It is not certain when the triangular area was formally named “Jackson Square” but it is referred to as such in local newspapers by the early 1850s. It was presumably named for Andrew Jackson, US president from 1829 to 1837, who died in 1845. It is not to be confused with the contemporaneously owned private park of the same name at the foot of Jackson Street at the East River.

Until 1872 the area was simply an open intersection of streets, acting occasionally as a gathering place for political and civic rallies of up to 1,000 and even 2,000 people in attendance, often featuring temporarily constructed platforms for speakers. Nighttime illumination came from burning tar barrels, later gas lighting and then eventually electric lighting. Certainly by the early 1850s Jackson Square had become a regular location for fireworks and music each 4 July, a tradition which would last for decades.

During the second half of the 19th century, the Jackson Square area was referred to as the “Scotch quarter." It was also known for its Irish-born residents from the three northeast counties that are closest to Scotland.

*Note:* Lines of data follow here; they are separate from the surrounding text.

File: config.mk
export PLATFORM = sky130hd
export DESIGN_NAME = ps2_kbd_fifo_rx
export DESIGN_NICKNAME = d
export VERILOG_FILES = /design/src/rtl/ps2_kbd_fifo_rx.sv
export SDC_FILE = /design/constraint.sdc
export NUM_CORES = 1
export LEC_CHECK = 0
export ABC_AREA = 0
export CAP_MARGIN = 10
export CORE_MARGIN = 10
export CORE_UTILIZATION = 45
export CTS_CLUSTER_DIAMETER = 120
export DETAILED_ROUTE_END_ITERATION = 10
export GPL_TIMING_DRIVEN = 1
export SETUP_SLACK_MARGIN = 0.1
export SKIP_CTS_REPAIR_TIMING = 1
export SYNTH_ARGS = -nofsm -noshare
export SYNTH_HDL_FRONTEND = slang
export SYNTH_SLANG_ARGS = --single-unit
File: constraint.sdc
create_clock -name clk -period 2.3 [get_ports clk]
set_clock_uncertainty 0.1 [all_clocks]
set_input_delay 0.345 -clock clk [delete_from_list [all_inputs] [get_ports clk]]
set_output_delay 0.345 -clock clk [all_outputs]
set_load 0.02 [all_outputs]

Two great halls, Jackson Hall and Caledonian Hall (housed at the Caledonian Club), were sited on separate lots on what is now 2 Horatio Street, adding to the reputation of the area as a place of assembly. The Jackson Square Branch of The New York Public Library opened in 1888 at adjacent West 13th Street. George W. Vanderbilt provided funds while renowned architect Richard Morris Hunt was retained for design and construction. The branch closed in 1967.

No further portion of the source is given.